The same things happen over again and over again in human history not because we are doomed to repeat history due to lack of possessing knowledge of it, because we do possess knowledge, but because we do not sufficiently or efficiently place ourselves in the pages very history that we possess and study. The saying goes, “Those who do not know history are doomed to repeat it.” In short, this saying means to say that we can learn how to act properly by simply seeing the repetitious waves, cycles, and trends and then avoiding previously taken courses of actions. However, this makes a dangerous mockery of the deeper meaning of this saying. The reason being that, if we merely recognize a “cycle of history,” this does not imply in the least that we understand the reason for the repetition of the waves; we do not understand the inner-mechanics of the waves and what drives them. We are at risk of reducing history to a universally similar set of events occurring over long periods of time and fail to understand that what is true to one person is not true to another. Therefore, we may view a particular wave occurring over and over again, but will probably settle with the superficial perspective that the same thing is actually occurring again and again, when in reality, for the “sides” involved, each is respectively perceiving and interpreting the series of events in entirely different ways than the other. Therefore, we can conclude that “invasion,” for example, is a trademark of human behavior, a constantly recurring wave, but we fail to realize that each side, the invader and the “invadee” define the event in entirely different terms, and most importantly, in light of their past experiences and culture, an ever-important detail that the “wave theory” does not take into account or is even able to sense with its broad lens.
For example, the invader might be motivated by a specific reason to seize land from another peoples, such as that by invading them he is civilizing them.
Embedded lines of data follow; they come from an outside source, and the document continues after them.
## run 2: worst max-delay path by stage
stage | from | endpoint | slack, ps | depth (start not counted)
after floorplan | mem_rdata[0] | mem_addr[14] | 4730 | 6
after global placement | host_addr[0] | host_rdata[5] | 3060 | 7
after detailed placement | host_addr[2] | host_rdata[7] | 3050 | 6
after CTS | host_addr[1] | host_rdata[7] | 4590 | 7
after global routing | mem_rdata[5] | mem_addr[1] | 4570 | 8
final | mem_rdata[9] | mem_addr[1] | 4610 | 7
This is an optimization exercise on Yosys and OpenROAD, whose aim is a short achievable clock period and few clock cycles, not a production implementation. Where RTL was checked, it was by simulation tests only, not by an equivalence proof against the original. Power and IR drop assume default switching activity.

## idxfp
module idxfp (
    input             clk,
    input             rst,             
    input             reset_capable,   
    input             poll,
    input      [31:0] now,
    output            busy,
    input             rx_avail,
    input       [7:0] rx_data,
    output            rx_pop,
    output            rdr_rst_n,
    output            ev_read,
    output            ev_remove,
    output     [39:0] ev_tag,
    input             cfg_req,
    input             cfg_we,
    input       [1:0] cfg_addr,
    input      [31:0] cfg_wdata,
    output     [31:0] cfg_rdata
);
For scale: roughly 1400 cells after synthesis, about 280 flip-flops, ~160 I/O pins, about 0.013 mm2 of cells after synthesis.
==> flow/config.mk <==
export PLATFORM = sky130hd
export DESIGN_NAME = idxfp
export DESIGN_NICKNAME = idxfp
export VERILOG_FILES = /design/flow/design.v
export SDC_FILE = /design/flow/constraint.sdc
export NUM_CORES = 4
export LEC_CHECK = 0
export CAP_MARGIN = 20
export CORE_MARGIN = 2
export CORE_UTILIZATION = 40
export SLEW_MARGIN = 20
==> flow/constraint.sdc <==
create_clock -name core_clock -period 5.0 [get_ports {clk}]
set_input_delay 1.0000 -clock core_clock [delete_from_list [all_inputs] [get_ports {clk}]]
set_output_delay 1.0000 -clock core_clock [all_outputs]
set_load 0.01 [all_outputs]
run.sh (not shown) runs the stock make flow with config.mk's settings and CLKGATE_MAP_FILE= SYNTH_SCRIPT=/design/flow/synth_recipe.tcl, a recipe that flattens the netlist after the stock synthesis.
The starting point ran to the end with no violations.
From an optimization exercise on the open Yosys and OpenROAD flow, aimed at small area; shortcuts taken in it are not production practice. Function was checked by simulation only, so behaviour that the tests miss may differ from the original. Power and IR drop assume default switching activity.

File: flow/design.v
module b62_core (
    input  wire         clk,
    input  wire         rst,       
    input  wire         start,     
    input  wire         dec,       
    input  wire [1:0]   sel,       
    input  wire [5:0]   len,       
    input  wire [343:0] din,
    output wire         ready,
    output reg          done,
    output wire [1:0]   err,       
    output wire [5:0]   err_idx,   
    output wire [5:0]   out_len,
    output wire [343:0] dout
);
    localparam ERR_NONE  = 2'd0;
    localparam ERR_ALPHA = 2'd1;
    localparam ERR_FRAME = 2'd2;
    localparam ERR_OVF   = 2'd3;
    function [7:0] alpha;
        input [1:0] s;
        input [5:0] d;
        reg       s1, t1, t2;
        reg [6:0] k;
        begin
            s1 = (s == 2'd1);
            t1 = s1 ? (d < 6'd26) : (d < 6'd10);
            t2 = s1 ? (d < 6'd52) : (d < 6'd36);
            case (s)
                2'd1:    k = t1 ? 7'h41 : t2 ? 7'h47 : 7'h7C;    
                2'd2:    k = t1 ? 7'h30 : t2 ? 7'h57 : 7'h1D;    
                default: k = t1 ? 7'h30 : t2 ? 7'h37 : 7'h3D;    
            endcase
            alpha = {1'b0, {1'b0, d} + k};
        end
    endfunction
    function [6:0] sym;
        input [1:0] s;
        input [7:0] c;
        reg       isdig, inlet, ok;
        reg [5:0] k;
        begin
            isdig = (c[7:4] == 4'b0011) && !(c[3] && (c[2] || c[1]));
            inlet = (c[4:0] != 5'd0) && !(c[4] && c[3] && (c[2] || (c[1] && c[0])));
            ok    = isdig || (c[7:6] == 2'b01 && inlet);
            if (!c[6])      k = (s == 2'd1) ? 6'd36 : 6'd48;                         
            else if (!c[5]) k = (s == 2'd0) ? 6'd9 : (s == 2'd1) ? 6'd63 : 6'd35;    
            else            k = (s == 2'd0) ? 6'd35 : (s == 2'd1) ? 6'd25 : 6'd9;    
            sym = {ok, {1'b0, c[4:0]} + k};
        end
    endfunction
    reg  [343:0] ring;        
    reg  [7:0]   x;           
    reg  [7:0]   r;           
    reg          busy;
    reg          dec_r;
    reg  [1:0]   sel_r;
    reg  [5:0]   len_r;
    reg  [5:0]   c;           
    reg  [5:0]   j;           
    reg          pre;         
    reg          clr;         
    reg          fin;         
    reg          after;       
    reg          nz;          
    reg  [1:0]   err_r;
    assign ready   = !busy;
    assign dout    = ring;
    assign err     = err_r;
    assign err_idx = (err_r == ERR_ALPHA) ? j : 6'd0;
    assign out_len = (err_r == ERR_NONE) ? j : 6'd0;
    wire [7:0] top   = ring[343:336];
    wire       div   = !pre && !clr;
    wire       m_ins = div && !after && (c == j);    
    wire       m_dir = div && !after && (c != j);
    wire       inchk = (c < len_r);                  
    reg        s_ok;
    reg  [6:0] s_k;
    always @* begin
        s_ok = ((top[7:4] == 4'b0011) && !(top[3] && (top[2] || top[1]))) ||
               (top[7:6] == 2'b01 && (top[4:0] != 5'd0) &&
                !(top[4] && top[3] && (top[2] || (top[1] && top[0]))));
        if (dec_r) begin
            if (!top[6])      s_k = (sel_r == 2'd1) ? 7'd36 : 7'd48;
            else if (!top[5]) s_k = (sel_r == 2'd0) ? 7'd9 : (sel_r == 2'd1) ? 7'd63 : 7'd35;
            else              s_k = (sel_r == 2'd0) ? 7'd35 : (sel_r == 2'd1) ? 7'd25 : 7'd9;
        end else begin
            case (sel_r)
                2'd1:    s_k = (r[5:0] < 6'd26) ? 7'h41 : (r[5:0] < 6'd52) ? 7'h47 : 7'h7C;
                2'd2:    s_k = (r[5:0] < 6'd10) ? 7'h30 : (r[5:0] < 6'd36) ? 7'h57 : 7'h1D;
                default: s_k = (r[5:0] < 6'd10) ? 7'h30 : (r[5:0] < 6'd36) ? 7'h37 : 7'h3D;
            endcase
        end
    end
    wire [6:0] s_sum = (dec_r ? {2'b00, top[4:0]} : {1'b0, r[5:0]}) + s_k;
    wire [6:0] cs    = {s_ok, s_sum[5:0]};
    wire       hit   = pre && dec_r && inchk && !cs[6];    
    wire       frame = (len_r == 6'd1) || (len_r[1:0] == 2'd0);
    wire [5:0] jn    = j + 6'd1;
    wire [5:0] lnx   = len_r - (dec_r ? ((len_r[1:0] == 2'd1) ? 6'd2 : 6'd1)
                                      : {5'd0, j[1:0] != 2'd0});
    wire       last  = dec_r ? (len_r == 6'd2) : (lnx == 6'd0 && jn[1:0] != 2'd0);
    wire [9:0]  u  = {r[5:0], 3'b000} + {2'b00, top};    
    wire [3:0]  q2 = u / 10'd62;
    wire [5:0]  re = u % 10'd62;
    wire [7:0]  qe = {r[5:0], 2'b00} + {4'd0, q2};
    wire [13:0] td = {r, 6'd0} - {r, 1'b0} + {8'd0, top[5:0]};
    wire [7:0]  qd = {2'b00, td[13:8]};
    wire [7:0]  rd = td[7:0];
    wire [7:0] q   = dec_r ? qd : qe;
    wire [7:0] ins = dec_r ? r : {1'b0, s_sum};
    wire [7:0] pv  = !inchk ? 8'd0 : dec_r ? {2'b00, cs[5:0]} : top;
    wire [7:0] y = clr   ? 8'd0 :
                   pre   ? pv :
                   m_dir ? q :
                   m_ins ? ins : x;
    wire load = start && !busy;
    always @(posedge clk) begin
        ring <= {ring[335:0], y} | (din & {344{load}});
        x    <= top;
        if (rst) begin
            busy <= 1'b1;
            clr  <= 1'b1;
            pre  <= 1'b0;
            fin  <= 1'b0;
            c    <= 6'd42;
            done <= 1'b0;
        end else begin
            done <= 1'b0;
            if (!busy) begin
                if (start) begin
                    busy    <= 1'b1;
                    dec_r   <= dec;
                    sel_r   <= sel;
                    len_r   <= len;
                    c       <= 6'd42;
                    j       <= 6'd0;
                    pre     <= 1'b1;
                    clr     <= 1'b0;
                    err_r   <= ERR_NONE;
                end
            end else begin
                c       <= c - 6'd1;
                if (m_dir && qd != 8'd0) nz <= 1'b1;
                if (m_dir) r <= dec_r ? rd : {2'b00, re};
                if (m_ins || pre) r <= 8'd0;
                if (m_ins) after <= 1'b1;
                if (hit && err_r == ERR_NONE) err_r <= ERR_ALPHA;
                if (pre && dec_r && inchk && cs[6] && err_r == ERR_NONE) j <= jn;
                if (c == 6'd0) begin
                    c     <= 6'd43;
                    nz    <= 1'b0;
                    after <= 1'b0;
                    pre   <= 1'b0;
                    if (div) begin
                        j     <= jn;
                        len_r <= lnx;
                    end
                    if (clr) begin
                        busy <= 1'b0;
                        done <= fin;
                    end else if (pre) begin
                        if (err_r != ERR_NONE || hit) begin
                            clr <= 1'b1;
                            fin <= 1'b1;
                            c   <= 6'd42;
                        end else if (dec_r && frame) begin
                            err_r <= ERR_FRAME;
                            clr   <= 1'b1;
                            fin   <= 1'b1;
                            c     <= 6'd42;
                        end else begin
                            j <= 6'd0;
                        end
                    end else if (last) begin
                        clr <= 1'b1;
                        c   <= 6'd42;
                        if (dec_r && nz) begin
                            err_r <= ERR_OVF;
                            fin   <= 1'b1;
                        end else begin
                            fin  <= 1'b0;
                            done <= 1'b1;
                        end
                    end
                end
            end
        end
    end
endmodule
From an optimization exercise on the open Yosys and OpenROAD flow, aimed at small area, a short achievable clock period and few clock cycles; shortcuts taken in it are not production practice.
The RTL was checked by simulation tests, not by an equivalence proof against the original design.
Power figures rest on the tool's default switching activity, not on a simulated workload.

Design pfc, start of the top module:
module pfc #(
    parameter PIX_CAP = 128,
    parameter AW      = 7
) (
    input  wire         clk,
    input  wire         rst,
    input  wire         in_valid,
    output wire         in_ready,
    input  wire [143:0] in_cmd,
    output wire         out_valid,
    input  wire         out_ready,
    output wire [143:0] out_rsp
);
export LEC_CHECK = 0
export CAP_MARGIN = 20
export CORE_MARGIN = 2
export CORE_UTILIZATION = 55
export SLEW_MARGIN = 20
create_clock -name core_clock -period 16.0 [get_ports {clk}]
standard.sh (not shown) runs the stock make flow with config.mk's settings and CLKGATE_MAP_FILE= SYNTH_SCRIPT=/design/flow/synth_recipe.tcl, a recipe that flattens the netlist after the stock synthesis.
==> flow/flow/run.sh <==
#!/bin/bash
# The standard layout, with these changes to how it is made:
#  - ORFS's repair_timing steps (floorplan, CTS, global route) aim for setup
#    slack of MARGIN ns at the design's clock, so they also shorten paths
#    that already meet it;
#  - CTS clusters more sinks per leaf buffer, with smaller buffers and no
#    dummy loads (a balanced tree, as before);
#  - every port still gets a buffer, but a plain buf_2 rather than the
#    delay cell buffer_ports picks by default.
set -euo pipefail
MARGIN=10.5
CTS="-sink_clustering_enable -repair_clock_nets -sink_clustering_size 24 -sink_clustering_max_diameter 80 -buf_list sky130_fd_sc_hd__clkbuf_16 -dont_use_dummy_load"
BUFP="-buffer_cell sky130_fd_sc_hd__buf_2"
sed "s|CLKGATE_MAP_FILE= |CLKGATE_MAP_FILE= SETUP_SLACK_MARGIN=$MARGIN 'CTS_ARGS=$CTS' 'BUFFER_PORTS_ARGS=$BUFP' |" standard.sh > standard_margin.sh
bash standard_margin.sh > flow_make.log 2>&1
Testbench counts at the start, summed over its fixed seeds: cycles 13,219.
However, were he himself to be invaded by people who want his wealth, and then years later he attempts to recapture his land from his own invaders, he would, at that point in his history, be motivated by a feeling of loss and redemption, and entirely different reason to invade than his original. However, the high-held lens of the “wave theory” equalizes everything to the point where the significant and necessary differences are blurred, simply seeing all events as invasions, and not being able to detect that three very different mechanisms are occurring right before our eyes without our knowledge. Therefore, those who do not know history are doomed to repeating it, but even a knowledge of history is not always sufficient to redeem one from doing so, because there is a difference between “knowledge” and “understanding;” I may be aware of a fact, but I may not understand that fact. I understand that “e = mc squared,” but I do not necessarily understand how that is the formula for energy. We are doomed to repeating our history, not because we do not know history, but because we do not understand the human’s perspective from which the information is recorded, either in the personal sense or in the sense of a broader culture and/or their own specific past as a people. We do not bother with the mechanics of history.